病気を全うするということを考え出したのは、病気を自分の体力で経過した人が、その後みんな元気になるということをみたからです。顔色を見てもスーッと透き通って、濁りがなくなっているのです。
…それを経過の途中で止めたり、抑えたりした人は、病気をやっていよいよ弱くなってくるし、病気をやったあとも濁った顔になっている。そしてまた病気をするのです。本当は病気をやっているうちは蒼くとも、経過し終えたならばスッキリと透き通って、綺麗になってこなくてはならない。働いても疲れない体になっていなくてはならない。それがそうならないというのは、経過を全うさせなかったからです。(野口晴哉著『愉気法 1』全生社 pp.36-38)
以前は慢性病・難病系統の方が一定の割合で来られていたが、最近の方をみていると姿勢の問題や肩・背中・腰周辺の痛みや違和感などを訴えられる方が多い。いわゆる「整体院」の領分という感じを受ける。ホームページの内容が少しずつ変わっているのでその影響だろうか。
身体が硬張って姿勢が偏っているような方は、いわゆる風邪など何年も引いていないということがめずらしくない。手を当てていても、はじめの内は気が通るまで何十分もかかる。ところが数回通ううちに下痢をしたり、熱を出すようになると、そこを境に姿勢が変わってくる。まるで熱で身体のこりが解けていくように、正しい位置に戻っていく。

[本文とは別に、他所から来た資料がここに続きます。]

What follows belongs to an exercise in optimizing a design on an open flow for small area and a short achievable clock period; a production flow would make more cautious choices. Only simulation tests tie the RTL to the original design; equivalence was not proved. Power is estimated from default activity; no workload was simulated.

Design mips_reg_file, start of the top module:
module mips_reg_file #(
  parameter int DATA_W = mips_reg_file_pkg::DATA_W,
  parameter int ADDR_W = mips_reg_file_pkg::ADDR_W
) (
  input  logic              clk,
  input  logic              rst_n,
  input  logic [ADDR_W-1:0] rs_addr,
  input  logic [ADDR_W-1:0] rt_addr,
  input  logic [ADDR_W-1:0] rd_addr,
  input  logic              wr_en,
  input  logic [DATA_W-1:0] wr_data,
  output logic [DATA_W-1:0] rs_data,
  output logic [DATA_W-1:0] rt_data,
  input  logic [ADDR_W-1:0] dbg_addr,
  output logic [DATA_W-1:0] dbg_data,
  output logic [15:0]       wr_count
);
  localparam int NREGS = 1 << ADDR_W;
  localparam logic [ADDR_W-1:0] ZERO_ADDR = ADDR_W'(mips_reg_file_pkg::REG_ZERO);
  logic [DATA_W-1:0] regs [NREGS];
  logic              wr_commit;
  assign wr_commit = wr_en && (rd_addr != ZERO_ADDR);
  always_ff @(posedge clk or negedge rst_n) begin
    if (!rst_n) begin
      for (int i = 0; i < NREGS; i++) begin
        regs[i] <= '0;
      end
    end else if (wr_commit) begin
      regs[rd_addr] <= wr_data;
    end
  end
  always_comb begin
    rs_data = '0;
    rt_data = '0;
    if (rs_addr != ZERO_ADDR) rs_data = regs[rs_addr];
    if (rt_addr != ZERO_ADDR) rt_data = regs[rt_addr];
  end
  always_ff @(posedge clk or negedge rst_n) begin
    if (!rst_n) begin
      dbg_data <= '0;
    end else if (dbg_addr == ZERO_ADDR) begin
      dbg_data <= '0;
    end else begin
      dbg_data <= regs[dbg_addr];
    end
  end
  always_ff @(posedge clk or negedge rst_n) begin
    if (!rst_n) begin
      wr_count <= '0;
    end else if (wr_commit) begin
      wr_count <= wr_count + 16'd1;
    end
  end
endmodule
Size: ~5,100 cells after synthesis, roughly 170 I/O pins, ~57,000 sq um of cells after synthesis.
==> module mips_reg_file, before the edit <==
module mips_reg_file #(
  parameter int DATA_W = mips_reg_file_pkg::DATA_W,
  parameter int ADDR_W = mips_reg_file_pkg::ADDR_W
) (
  input  logic              clk,
  input  logic              rst_n,
  input  logic [ADDR_W-1:0] rs_addr,
  input  logic [ADDR_W-1:0] rt_addr,
  input  logic [ADDR_W-1:0] rd_addr,
  input  logic              wr_en,
  input  logic [DATA_W-1:0] wr_data,
  output logic [DATA_W-1:0] rs_data,
  output logic [DATA_W-1:0] rt_data,
  input  logic [ADDR_W-1:0] dbg_addr,
  output logic [DATA_W-1:0] dbg_data,
  output logic [15:0]       wr_count
);
  localparam int NREGS = 1 << ADDR_W;
  localparam logic [ADDR_W-1:0] ZERO_ADDR = ADDR_W'(mips_reg_file_pkg::REG_ZERO);
  logic [DATA_W-1:0] regs [NREGS];
  logic              wr_commit;
  assign wr_commit = wr_en && (rd_addr != ZERO_ADDR);
  always_ff @(posedge clk or negedge rst_n) begin
    if (!rst_n) begin
      for (int i = 0; i < NREGS; i++) begin
        regs[i] <= '0;
      end
    end else if (wr_commit) begin
      regs[rd_addr] <= wr_data;
    end
  end
  always_comb begin
    rs_data = '0;
    rt_data = '0;
    if (rs_addr != ZERO_ADDR) rs_data = regs[rs_addr];
    if (rt_addr != ZERO_ADDR) rt_data = regs[rt_addr];
  end
  always_ff @(posedge clk or negedge rst_n) begin
    if (!rst_n) begin
      dbg_data <= '0;
    end else if (dbg_addr == ZERO_ADDR) begin
      dbg_data <= '0;
    end else begin
      dbg_data <= regs[dbg_addr];
    end
  end
  always_ff @(posedge clk or negedge rst_n) begin
    if (!rst_n) begin
      wr_count <= '0;
    end else if (wr_commit) begin
      wr_count <= wr_count + 16'd1;
    end
  end
endmodule
clock: 7.0 ns
lec_check: 0
cap_margin: 20
core_margin: 2
core_utilization: 25
place_density: 0.3
setup_slack_margin: 0.4
slew_margin: 20
run.sh (not shown) runs the stock make flow with config.mk's settings and CLKGATE_MAP_FILE= SYNTH_SCRIPT=/design/flow/synth_recipe.tcl, a recipe that flattens the netlist after the stock synthesis.
Then changed:
--- a/flow/design.v
+++ b/flow/design.v
@@ -33,15 +33,28 @@
 );
   localparam int NREGS = 1 << ADDR_W;
-  localparam logic [ADDR_W-1:0] ZERO_ADDR = ADDR_W'(mips_reg_file_pkg::REG_ZERO);
-  logic [DATA_W-1:0] regs [NREGS];
+  logic [DATA_W-1:0] regs  [1:NREGS-1];
+  logic [NREGS-1:1]  valid;
+  logic [NREGS-1:1]  we;
+  logic [NREGS-1:1]  sel_rs, sel_rt, sel_dbg;
   logic              wr_commit;
-  assign wr_commit = wr_en && (rd_addr != ZERO_ADDR);
+  assign wr_commit = wr_en && (rd_addr != '0);
+  always_comb begin
+    for (int i = 1; i < NREGS; i++) begin
+      we[i]      = wr_en && (rd_addr == ADDR_W'(i));
+      sel_rs[i]  = valid[i] && (rs_addr  == ADDR_W'(i));
+      sel_rt[i]  = valid[i] && (rt_addr  == ADDR_W'(i));
+      sel_dbg[i] = valid[i] && (dbg_addr == ADDR_W'(i));
+    end
+  end
+  always_ff @(posedge clk) begin
+    for (int i = 1; i < NREGS; i++) begin
+      if (we[i]) regs[i] <= wr_data;
+    end
+  end
   always_ff @(posedge clk or negedge rst_n) begin
     if (!rst_n) begin
-      for (int i = 0; i < NREGS; i++) begin
-        regs[i] <= '0;
-      end
-    end else if (wr_commit) begin
-      regs[rd_addr] <= wr_data;
+      valid <= '0;
+    end else begin
+      valid <= valid | we;
     end
   end
@@ -49,14 +62,21 @@
     rs_data = '0;
     rt_data = '0;
-    if (rs_addr != ZERO_ADDR) rs_data = regs[rs_addr];
-    if (rt_addr != ZERO_ADDR) rt_data = regs[rt_addr];
+    for (int i = 1; i < NREGS; i++) begin
+      rs_data = rs_data | ({DATA_W{sel_rs[i]}} & regs[i]);
+      rt_data = rt_data | ({DATA_W{sel_rt[i]}} & regs[i]);
+    end
+  end
+  logic [DATA_W-1:0] dbg_next;
+  always_comb begin
+    dbg_next = '0;
+    for (int i = 1; i < NREGS; i++) begin
+      dbg_next = dbg_next | ({DATA_W{sel_dbg[i]}} & regs[i]);
+    end
   end
   always_ff @(posedge clk or negedge rst_n) begin
     if (!rst_n) begin
       dbg_data <= '0;
-    end else if (dbg_addr == ZERO_ADDR) begin
-      dbg_data <= '0;
     end else begin
-      dbg_data <= regs[dbg_addr];
+      dbg_data <= dbg_next;
     end
   end
Result:
- worst hold slack is about the same
- sequential cell count came out higher by 31
- design area went down by about 1.4%
- count of clock-buffer cells in the layout decreases by 4
- core utilization climbs by 0.23 points
- total power shrinks by 1.5%

[separate check: timing with driven ports]
Ports are ideal in the flow. The routed layouts listed here were re-timed in OpenROAD. Step 1 sets driving cells, clkbuf_16 on the clock port and buf_2 on the other inputs (assumed; they add their load-dependent delay and slew). Step 2, shift: input delay + t, output delay - t, t = (earliest + latest rising clock arrival at the registers) / 2. This alone moves slack from input paths to output paths. Slacks: ideal ports / drivers / drivers and shift; pairs: ideal ports / drivers.
run | t (ns) | setup slack, ns | worst hold slack (ns) | worst setup path after step 2
the first run | 0.917 | 0.276 / 0.241 / 0.241 | 0.478 / 0.470 / 0.478 | input to output
the second run | 0.903 | 0.157 / 0.057 / 0.057 | 0.477 / 0.477 / 0.477 | input to output
After both steps every run listed still meets setup and hold. For the second run, which loses most, drivers alone change the setup slack by -0.100 ns; drivers and shift together by -0.100 ns.
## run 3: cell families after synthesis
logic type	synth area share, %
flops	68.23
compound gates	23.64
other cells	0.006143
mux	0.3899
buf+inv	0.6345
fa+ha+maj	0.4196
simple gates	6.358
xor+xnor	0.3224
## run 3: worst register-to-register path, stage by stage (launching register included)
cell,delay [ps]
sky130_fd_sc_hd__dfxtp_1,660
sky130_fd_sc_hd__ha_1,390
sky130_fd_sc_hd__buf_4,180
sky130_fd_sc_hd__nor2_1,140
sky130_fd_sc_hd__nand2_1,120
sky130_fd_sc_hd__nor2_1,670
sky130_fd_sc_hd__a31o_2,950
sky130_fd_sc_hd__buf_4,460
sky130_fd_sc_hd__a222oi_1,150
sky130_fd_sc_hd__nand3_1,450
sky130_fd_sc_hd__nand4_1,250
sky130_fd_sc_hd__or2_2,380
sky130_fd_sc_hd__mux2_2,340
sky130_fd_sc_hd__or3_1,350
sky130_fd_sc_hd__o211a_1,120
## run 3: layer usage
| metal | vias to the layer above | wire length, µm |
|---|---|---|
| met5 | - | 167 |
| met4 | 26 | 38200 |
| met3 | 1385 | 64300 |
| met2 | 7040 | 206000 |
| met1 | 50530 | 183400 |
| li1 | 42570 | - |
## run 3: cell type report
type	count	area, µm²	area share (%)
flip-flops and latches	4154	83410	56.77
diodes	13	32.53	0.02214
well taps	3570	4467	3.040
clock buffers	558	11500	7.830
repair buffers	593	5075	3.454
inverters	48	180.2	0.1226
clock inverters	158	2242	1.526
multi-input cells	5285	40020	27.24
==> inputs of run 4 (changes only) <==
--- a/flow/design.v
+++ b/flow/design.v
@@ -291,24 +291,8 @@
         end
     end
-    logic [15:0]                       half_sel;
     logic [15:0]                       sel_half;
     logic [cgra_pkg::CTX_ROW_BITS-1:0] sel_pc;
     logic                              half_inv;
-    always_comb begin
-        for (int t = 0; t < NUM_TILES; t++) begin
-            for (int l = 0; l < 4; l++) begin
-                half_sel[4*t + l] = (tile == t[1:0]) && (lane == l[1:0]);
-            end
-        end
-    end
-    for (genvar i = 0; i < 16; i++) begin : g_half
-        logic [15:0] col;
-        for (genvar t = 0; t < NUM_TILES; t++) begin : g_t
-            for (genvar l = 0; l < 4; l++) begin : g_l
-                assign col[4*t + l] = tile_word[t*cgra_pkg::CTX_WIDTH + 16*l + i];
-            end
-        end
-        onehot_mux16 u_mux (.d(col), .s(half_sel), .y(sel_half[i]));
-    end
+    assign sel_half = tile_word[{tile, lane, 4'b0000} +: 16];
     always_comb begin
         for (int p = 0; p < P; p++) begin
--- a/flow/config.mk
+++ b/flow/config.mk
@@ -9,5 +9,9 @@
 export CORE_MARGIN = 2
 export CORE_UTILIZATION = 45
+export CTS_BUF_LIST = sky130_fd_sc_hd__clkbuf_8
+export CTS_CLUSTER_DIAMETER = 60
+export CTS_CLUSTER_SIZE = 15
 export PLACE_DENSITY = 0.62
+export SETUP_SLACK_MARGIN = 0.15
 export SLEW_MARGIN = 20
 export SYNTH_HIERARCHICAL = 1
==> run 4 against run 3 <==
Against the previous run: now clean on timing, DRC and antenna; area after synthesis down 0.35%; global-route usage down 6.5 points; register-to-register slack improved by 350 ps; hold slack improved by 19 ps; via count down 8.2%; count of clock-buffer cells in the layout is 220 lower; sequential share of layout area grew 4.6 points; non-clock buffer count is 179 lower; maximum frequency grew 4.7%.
This design comes from an exercise in tuning for a short achievable clock period and few clock cycles on the open sky130 flow, not from production work.
In this exercise RTL edits were held to simulation tests only and were not proved equivalent to the original.
The clock port is modelled as an ideal driver; clocking choices that lean on that would not hold on a real chip.
Power figures rest on the tool's default switching activity, not on a simulated workload.

$ cat design/flow/design.v
`default_nettype none
`default_nettype wire
`timescale 1ns/1ps
`default_nettype none
module byte_insert (
	input logic [4-1:0] sel_index,
	input logic [16-1:0] write_data,
	input logic [128-1:0] input_data,
	input logic [1:0] mem_byte_enable,
	output logic [128-1:0] output_data
	);
logic [6:0] lo_pos;
logic [6:0] hi_pos;
assign lo_pos = {sel_index[3:1], 4'h0};
assign hi_pos = {sel_index[3:1], 4'h8};
always_comb begin
	output_data = input_data;
	if (mem_byte_enable[0]) begin
		output_data[lo_pos +: 8] = write_data[7:0];
	end
	if (mem_byte_enable[1]) begin
		output_data[hi_pos +: 8] = write_data[16-1:8];
	end
end
endmodule
`default_nettype wire
`timescale 1ns/1ps
`default_nettype none
module set_sweep_counter (
	input wire logic clk,
	input wire logic rst_n,
	input wire logic sweep_start,
	output logic [3-1:0] sweep_index,
	output logic sweep_last
	);
logic [3-1:0] count;
always_ff @(posedge clk) begin
	if (!rst_n) begin
		count <= '0;
	end else if (sweep_start) begin
		count <= count + 1'b1;
	end
end
assign sweep_index = count;
assign sweep_last = (count == {3{1'b1}});  
endmodule
`default_nettype wire
`timescale 1ns/1ps
`default_nettype none
module cache_control (
	input wire logic clk,
	input wire logic rst_n,
	output logic ctrl_load_data,
	output logic ctrl_load_tag,
	output logic ctrl_set_dirty,
	output logic ctrl_clear_dirty,
	output logic ctrl_fill_select,
	output logic ctrl_wb_select,
	output logic ctrl_sweep_en,
	input wire logic ctrl_hit,
	input wire logic ctrl_dirty,
	input wire logic mem_read,
	input wire logic mem_write,
	input wire logic pmem_resp,
	input wire logic sweep_last,
	output logic sweep_start,
	output logic mem_resp,
	output logic pmem_read,
	output logic pmem_write
	);
typedef enum logic [2:0] {
	INIT,
	IDLE,
	WRITEBACK,
	FILL,
	RESPOND
} cache_state_t;
cache_state_t state;
cache_state_t next_state;
always_ff @(posedge clk) begin
	if (!rst_n) begin
		state <= INIT;
	end else begin
		state <= next_state;
	end
end
always_comb begin
	next_state = state;
	ctrl_load_data = 1'b0;
	ctrl_load_tag = 1'b0;
	ctrl_set_dirty = 1'b0;
	ctrl_clear_dirty = 1'b0;
	ctrl_fill_select = 1'b0;
	ctrl_wb_select = 1'b0;
	ctrl_sweep_en = 1'b0;
	sweep_start = 1'b0;
	mem_resp = 1'b0;
	pmem_read = 1'b0;
	pmem_write = 1'b0;
	case (state)
		INIT: begin
			sweep_start = 1'b1;
			ctrl_sweep_en = 1'b1;
			if (sweep_last) begin
				next_state = IDLE;
			end
		end
		IDLE: begin
			if (mem_read || mem_write) begin
				if (ctrl_hit) begin
					next_state = RESPOND;
					if (mem_write) begin
						ctrl_load_data = 1'b1;  
						ctrl_set_dirty = 1'b1;
					end
				end else if (ctrl_dirty) begin
					next_state = WRITEBACK;
				end else begin
					next_state = FILL;
				end
			end
		end
		WRITEBACK: begin
			pmem_write = 1'b1;
			ctrl_wb_select = 1'b1;  
			if (pmem_resp) begin
				next_state = FILL;
			end
		end
		FILL: begin
			pmem_read = 1'b1;
			ctrl_fill_select = 1'b1;
			if (pmem_resp) begin
				ctrl_load_data = 1'b1;
				ctrl_load_tag = 1'b1;
				ctrl_clear_dirty = 1'b1;
				next_state = IDLE;  
			end
		end
		RESPOND: begin
			mem_resp = 1'b1;
			next_state = IDLE;
		end
		default: begin
			next_state = INIT;
		end
	endcase
end
endmodule
`default_nettype wire
`timescale 1ns/1ps
`default_nettype none
module g_aoi221 (
	input logic a1, b1, a2, b2, c,
	output logic y
	);
assign y = ~((a1 & b1) | (a2 & b2) | c);
endmodule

風邪に限らず病気というのは身体の平衡を保つための調整役を担っている。その病気を「わるいもの」として駆逐していけば、身体は知らないうちに鈍り、老朽化してくる。
何年か前に、すい臓がんの治療中の人を観たら操法の数日後に肺炎を起こして入院してしまった。愉気によって潜在体力が煥発したものと思ったが、その方はそれっきり来なくなってしまったので予後についてはわからない。
西洋医療とは身体の見方、持って行き方、理想形がほぼ真逆なのだ。我々と共有できない部分がない訳ではないが、整体によって丈夫な身体を保つ、育てると言った場合には、どこかでパラダイムシフトを要求される。
うちの整体に関して言えば、30、40代で始められる方が圧倒的に多い。このぐらいが考え方の転換期としてちょうどよいのかも知れない。物事には「その人の、その時」というのがあるのは間違いないが、整体をやるには早いに越したことはない。これはまぎれもない事実なのだ。
ただ歳をとっても頭の柔軟な人は、腰もやわらかい。逆に整体の必要な人ほど身体も考え方も固く、新たな価値観が受け入れにくい。こんな時ほど指導者の力が問われるわけだが、論より証拠で自ら元気な姿を見せることが何よりだろう。